The motivational issue is worrisome—on two levels. Even in flies, where the experiment is feasible, it will take a lot of work. But more to the point is the experience of one investigator who recently recounted that he was asked repeatedly why he would waste time doing an experiment that is so hard when everyone already knows the answer. The received wisdom is that of course methylation of lysine 27 is critical for epigenetic regulation: Isn’t it usually called an epigenetic mark? This reliance upon what is essentially an act of faith—methylation of histones makes sense as a mark that might be epigenetic, therefore it must be—is dangerous to progress.
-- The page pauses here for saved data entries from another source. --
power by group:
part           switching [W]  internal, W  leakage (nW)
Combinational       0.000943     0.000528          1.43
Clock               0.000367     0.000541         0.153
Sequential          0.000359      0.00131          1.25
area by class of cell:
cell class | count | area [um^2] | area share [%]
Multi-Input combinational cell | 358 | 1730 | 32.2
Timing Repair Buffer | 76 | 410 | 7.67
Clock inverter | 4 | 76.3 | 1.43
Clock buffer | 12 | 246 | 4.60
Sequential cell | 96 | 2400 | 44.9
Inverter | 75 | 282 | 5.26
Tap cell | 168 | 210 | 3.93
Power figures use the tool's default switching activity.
===== src/rtl/robertson_seq.sv =====
// Sequencer around the 8-bit Robertson multiplier: serialises M then Q onto the
// shared bus, waits for done (with timeout), collects {A,Q} and hands it downstream.
module robertson_seq #(
  parameter int TIMEOUT_CYCLES = 64
) (
  input  logic            clk,
  input  logic            rst_n,
  robertson_seq_if.slave  bus
);

  typedef enum logic [2:0] {
    S_IDLE   = 3'd0,
    S_LOAD_M = 3'd1,
    S_LOAD_Q = 3'd2,
    S_WAIT   = 3'd3,
    S_CAP_LO = 3'd4,
    S_OUT    = 3'd5
  } state_t;

  localparam logic [7:0] CNT_LAST = 8'(TIMEOUT_CYCLES - 1);

  state_t      state_r;
  logic [7:0]  q_r;
  logic [7:0]  cnt_r;
  logic        in_ready_r;
  logic        mul_enable_r;
  logic [7:0]  mul_inbus_r;
  logic        out_valid_r;
  logic [15:0] product_r;
  logic        error_r;
  logic        busy_r;

  // Sequencer FSM; every output is a register updated alongside the state.
  always_ff @(posedge clk) begin
    if (!rst_n) begin
      state_r      <= S_IDLE;
      q_r          <= 8'd0;
      cnt_r        <= 8'd0;
      in_ready_r   <= 1'b1;
      mul_enable_r <= 1'b0;
      mul_inbus_r  <= 8'd0;
      out_valid_r  <= 1'b0;
      product_r    <= 16'd0;
      error_r      <= 1'b0;
      busy_r       <= 1'b0;
    end else begin
      case (state_r)
        S_IDLE: begin
          // M goes straight onto the bus register so it is visible during LOAD_M.
          if (bus.in_valid && in_ready_r) begin
            q_r          <= bus.in_q;
            mul_inbus_r  <= bus.in_m;
            mul_enable_r <= 1'b1;
            in_ready_r   <= 1'b0;
            busy_r       <= 1'b1;
            state_r      <= S_LOAD_M;
          end
        end
        S_LOAD_M: begin
          mul_enable_r <= 1'b0;
          mul_inbus_r  <= q_r;
          state_r      <= S_LOAD_Q;
        end
        S_LOAD_Q: begin
          mul_inbus_r <= 8'd0;
          cnt_r       <= 8'd0;
          state_r     <= S_WAIT;
        end
        S_WAIT: begin
          if (bus.mul_done) begin
            product_r[15:8] <= bus.mul_outbus;
            state_r         <= S_CAP_LO;
          end else if (cnt_r == CNT_LAST) begin
            error_r     <= 1'b1;
            product_r   <= 16'd0;
            out_valid_r <= 1'b1;
            state_r     <= S_OUT;
          end else begin
            cnt_r <= cnt_r + 8'd1;
          end
        end
        S_CAP_LO: begin
          product_r[7:0] <= bus.mul_outbus;
          error_r        <= 1'b0;
          out_valid_r    <= 1'b1;
          state_r        <= S_OUT;
        end
        S_OUT: begin
          // Product and error are left untouched on exit; only valid drops.
          if (bus.out_ready) begin
            out_valid_r <= 1'b0;
            in_ready_r  <= 1'b1;
            busy_r      <= 1'b0;
            state_r     <= S_IDLE;
          end
        end
        default: begin
          state_r      <= S_IDLE;
          in_ready_r   <= 1'b1;
          mul_enable_r <= 1'b0;
          mul_inbus_r  <= 8'd0;
          out_valid_r  <= 1'b0;
          busy_r       <= 1'b0;
        end
      endcase
    end
  end

  assign bus.in_ready    = in_ready_r;
  assign bus.mul_enable  = mul_enable_r;
  assign bus.mul_inbus   = mul_inbus_r;
  assign bus.out_valid   = out_valid_r;
  assign bus.out_product = product_r;
  assign bus.out_error   = error_r;
  assign bus.busy        = busy_r;

endmodule
### src/rtl/soc_irq_pkg.sv
// Shared definitions for the SoC interrupt controller: source count,
// register word addresses and the priority helper used to form int_id.
package soc_irq_pkg;

    localparam int NUM_IRQ = 4;
    localparam int ID_W    = 2;

    localparam logic [1:0] IRQ_ADDR_PENDING = 2'd0;
    localparam logic [1:0] IRQ_ADDR_MASK    = 2'd1;
    localparam logic [1:0] IRQ_ADDR_RAW     = 2'd2;
    localparam logic [1:0] IRQ_ADDR_ID      = 2'd3;

    // Bit 0 has the highest priority; an empty vector encodes as 0.
    function automatic logic [ID_W-1:0] lowest_set(input logic [NUM_IRQ-1:0] v);
        logic [ID_W-1:0] r;
        r = '0;
        for (int i = NUM_IRQ - 1; i >= 0; i--) begin
            if (v[i]) r = ID_W'(i);
        end
        return r;
    endfunction

endpackage

### src/rtl/irq_sync_edge.sv
// One interrupt source: multi-flop synchroniser, one history flop and the
// edge/level request select.
module irq_sync_edge #(
    parameter int SYNC_STAGES = 2,
    parameter bit EDGE_MODE   = 1'b1
) (
    input  logic clk,
    input  logic rst,
    input  logic src,
    output logic sync,
    output logic req
);

    logic [SYNC_STAGES-1:0] chain;
    logic                   prev;

    // NOTE: non-blocking assignments let every stage sample the previous
    // stage's old value, which is what makes this a shift chain.
    always_ff @(posedge clk) begin
        if (!rst) begin
            // NOTE: synchroniser and history flops are reset too, so a source
            // held high through reset shows up as a fresh rising edge.
            chain <= '0;
            prev  <= 1'b0;
        end else begin
            chain <= {chain[SYNC_STAGES-2:0], src};
            prev  <= chain[SYNC_STAGES-1];
        end
    end

    assign sync = chain[SYNC_STAGES-1];
    assign req  = EDGE_MODE ? (sync & ~prev) : sync;

endmodule

### src/rtl/irq_ctrl.sv
// Interrupt controller feeding the core's INT vector: per-source detection,
// pending/mask register window, acknowledge and priority-encoded ID.
module irq_ctrl
    import soc_irq_pkg::*;
#(
    parameter int                 NUM_SRC     = 4,
    parameter logic [NUM_SRC-1:0] EDGE_MODE   = 4'b1111,
    parameter int                 SYNC_STAGES = 2
) (
    input  logic               clk,
    input  logic               rst,
    input  logic [NUM_SRC-1:0] irq_src,
    input  logic               we,
    input  logic               re,
    input  logic [1:0]         addr,
    input  logic [31:0]        wdata,
    output logic [31:0]        rdata,
    input  logic               int_ack,
    input  logic [ID_W-1:0]    int_ack_id,
    output logic [NUM_SRC-1:0] INT,
    output logic [ID_W-1:0]    int_id,
    output logic               int_any
);

    logic [NUM_SRC-1:0] raw;
    logic [NUM_SRC-1:0] req;
    logic [NUM_SRC-1:0] pending;
    logic [NUM_SRC-1:0] pending_next;
    logic [NUM_SRC-1:0] mask;
    logic [NUM_SRC-1:0] clr;
    logic [NUM_SRC-1:0] active;
    logic [31:0]        rd_mux;

    // Upper write-data bits have no storage behind them.
    logic unused_wdata;
    assign unused_wdata = ^wdata[31:NUM_SRC];

    for (genvar i = 0; i < NUM_SRC; i++) begin : g_src
        irq_sync_edge #(
            .SYNC_STAGES(SYNC_STAGES),
            .EDGE_MODE  (EDGE_MODE[i])
        ) u_sync (
            .clk (clk),
            .rst (rst),
            .src (irq_src[i]),
            .sync(raw[i]),
            .req (req[i])
        );
    end

    assign active = pending & mask;

    always_comb begin
        // NOTE: every output of this block gets a default first, so no path
        // leaves a value unassigned and no latch is inferred.
        clr    = '0;
        rd_mux = '0;
        if (we && addr == IRQ_ADDR_PENDING) clr = wdata[NUM_SRC-1:0];
        if (int_ack) clr[int_ack_id] = 1'b1;
        // Set after clear: a new request wins over W1C or ack in the same cycle.
        pending_next = (pending & ~clr) | req;

        case (addr)
            IRQ_ADDR_PENDING: rd_mux[NUM_SRC-1:0] = pending;
            IRQ_ADDR_MASK:    rd_mux[NUM_SRC-1:0] = mask;
            IRQ_ADDR_RAW:     rd_mux[NUM_SRC-1:0] = raw;
            IRQ_ADDR_ID:      rd_mux = {27'b0, int_any, 2'b0, int_id};
            default:          rd_mux = '0;
        endcase
    end

    always_ff @(posedge clk) begin
        if (!rst) begin
            pending <= '0;
            mask    <= '0;
            INT     <= '0;
            int_any <= 1'b0;
            int_id  <= '0;
            rdata   <= '0;
        end else begin
            pending <= pending_next;
            if (we && addr == IRQ_ADDR_MASK) mask <= wdata[NUM_SRC-1:0];
            INT     <= active;
            int_any <= |active;
            int_id  <= lowest_set(active);
            // Read mux sees pre-write state, so read-during-write returns old data.
            if (re) rdata <= rd_mux;
        end
    end

endmodule

### config.mk
export PLATFORM = sky130hd
export DESIGN_NAME = irq_ctrl
export DESIGN_NICKNAME = d
export VERILOG_FILES = /design/src/rtl/soc_irq_pkg.sv /design/src/rtl/irq_sync_edge.sv /design/src/rtl/irq_ctrl.sv
export SDC_FILE = /design/constraint.sdc
export NUM_CORES = 1
export LEC_CHECK = 0
export CAP_MARGIN = 25
export CORE_MARGIN = 5
export CORE_UTILIZATION = 36
export DETAILED_ROUTE_END_ITERATION = 8
export HOLD_SLACK_MARGIN = 0.15
export MAX_ROUTING_LAYER = met4
export PLACE_DENSITY = 0.79
export SLEW_MARGIN = 20
export SYNTH_ARGS = -nofsm -noshare
export SYNTH_HDL_FRONTEND = slang
export SYNTH_SLANG_ARGS = --single-unit
### constraint.sdc
create_clock -name clk -period 1.48 [get_ports clk]
set_clock_uncertainty 0.2 [all_clocks]
set_input_delay 0.296 -clock clk [delete_from_list [all_inputs] [get_ports clk]]
set_output_delay 0.296 -clock clk [all_outputs]
set_load 0.05 [all_outputs]
* Yosys cells after proc, flatten, opt, wreduce, memory -nomap -nowiden
Index checks and enable logic that the tools add are counted.
Operators by class: equal/unequal tests 3, multiplexer cells 9, reductions and logical operators 7, bitwise logic cells 14, order comparisons 2
Operators by type and width (count):
- one-hot mux 4 bit (4 select lines) | 1
- AND 4 bit | 2
- two-way mux 4 bit | 2
- bitwise OR 4 bit | 2
- NOT 1 bit | 5
- AND 1 bit | 4
- equality test 2 bit (second input constant) | 2
- two-way mux 2 bit | 2
- NOT 4 bit | 1
- OR reduction 4 bit | 1
- logical AND 1 bit | 3
- less-than comparator 2 x 3 -> 1 bit (second input constant) | 1
- two-way mux 1 bit | 3
- OR reduction 3 bit | 1
- demux 1 bit (select 2 bit) | 1
- equality test 2 x 1 -> 1 bit (second input constant) | 1
- greater-or-equal comparator 2 x 1 -> 1 bit (second input constant) | 1
- logical NOT 2 bit | 1
- OR reduction 2 bit | 1
Storage, ports and cells: logic and storage cells 50, register bits after elaboration 59, output and inout bits 39

* Depth between registers and ports, before layout
depth after elaboration 9, depth in mapped cells 4, mapped depth without buffers 3

* By module
From an unflattened synthesis, not the netlist that was laid out.
Unflattened totals: cells, all modules 142, area total of the unflattened synthesis 1425.1 um^2
By module, submodules not included:
- irq_ctrl | cells an instance 114, area an instance 1054.8 um^2, instances 1, seq. area each 400.4 um^2
- irq_sync_edge | cells an instance 7, area an instance 92.6 um^2, instances 4, seq. area each 60.1 um^2

* Least setup slack after synthesis
No wires, ideal clock.
path kind register to register, start point register int_id[0], end point register rdata[0], arrival 1139 ps, setup time 128 ps, setup slack 13 ps, clock period less this slack 1467 ps, path buffers 0, cell stages (with the launch flop) 4, path through dfxtp_1 -> mux4_2 -> mux2i_1 -> nor2_1
On the way: longest elaborated chain between the ends 1
RTL lines:
- from (decl) | line irq_ctrl.sv:21 | output logic [ID_W-1:0] int_id,
- from (signal assigned) | line irq_ctrl.sv:85 | int_id <= lowest_set(active);
- one-hot mux 4 bit (4 select lines) | line irq_ctrl.sv:63 | case (addr)
- to (signal assigned) | line irq_ctrl.sv:87 | if (re) rdata <= rd_mux;
- to (decl) | line irq_ctrl.sv:17 | output logic [31:0] rdata,
Every way passes these cells. A chain may end at the register's enable or synchronous reset.

* Worst setup path in the final report
start point input we, end point register pending[3]
On the way: longest elaborated chain between the ends 7
RTL lines:
- from (decl) | line irq_ctrl.sv:13 | input logic we,
- logical AND 1 bit * | line irq_ctrl.sv:58 | if (we && addr == IRQ_ADDR_PENDING) clr = wdata[NUM_SRC-1:0];
- two-way mux 4 bit * | line irq_ctrl.sv:58
- bitwise OR 4 bit (no line)
- two-way mux 4 bit * | line irq_ctrl.sv:59 | if (int_ack) clr[int_ack_id] = 1'b1;
- NOT 4 bit * | line irq_ctrl.sv:61 | pending_next = (pending & ~clr) | req;
- AND 4 bit * | line irq_ctrl.sv:61
- bitwise OR 4 bit * | line irq_ctrl.sv:61
- to (signal assigned) | line irq_ctrl.sv:81 | pending <= pending_next;
- to (decl) | line irq_ctrl.sv:27 | logic [NUM_SRC-1:0] pending;
Every way passes the cells marked *; elsewhere a longest branch is shown, timed or not.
The fact that a hypothesis makes sense does not eliminate the need to test it as rigorously as possible. Hopefully, mammalian technologies will advance so that point mutation of residues perceived to be epigenetic can in fact be performed, because the spectrum of mechanisms that govern these issues is not the same in flies and mammals. Until such definitive experiments are performed, skeptics will have free run, and the field will continue to spin its wheels.
Robert Kingston is Professor and Vice Chair of Genetics at Harvard Medical School and Chief of Molecular Biology at Massachusetts General Hospital. His research group at MGH studies the function of Polycomb Group complexes using biochemistry and cellular approaches. They focus on PRC1, PRC2 and the ATP-dependent nucleosome remodeling complexes that oppose the action of these repressive complexes.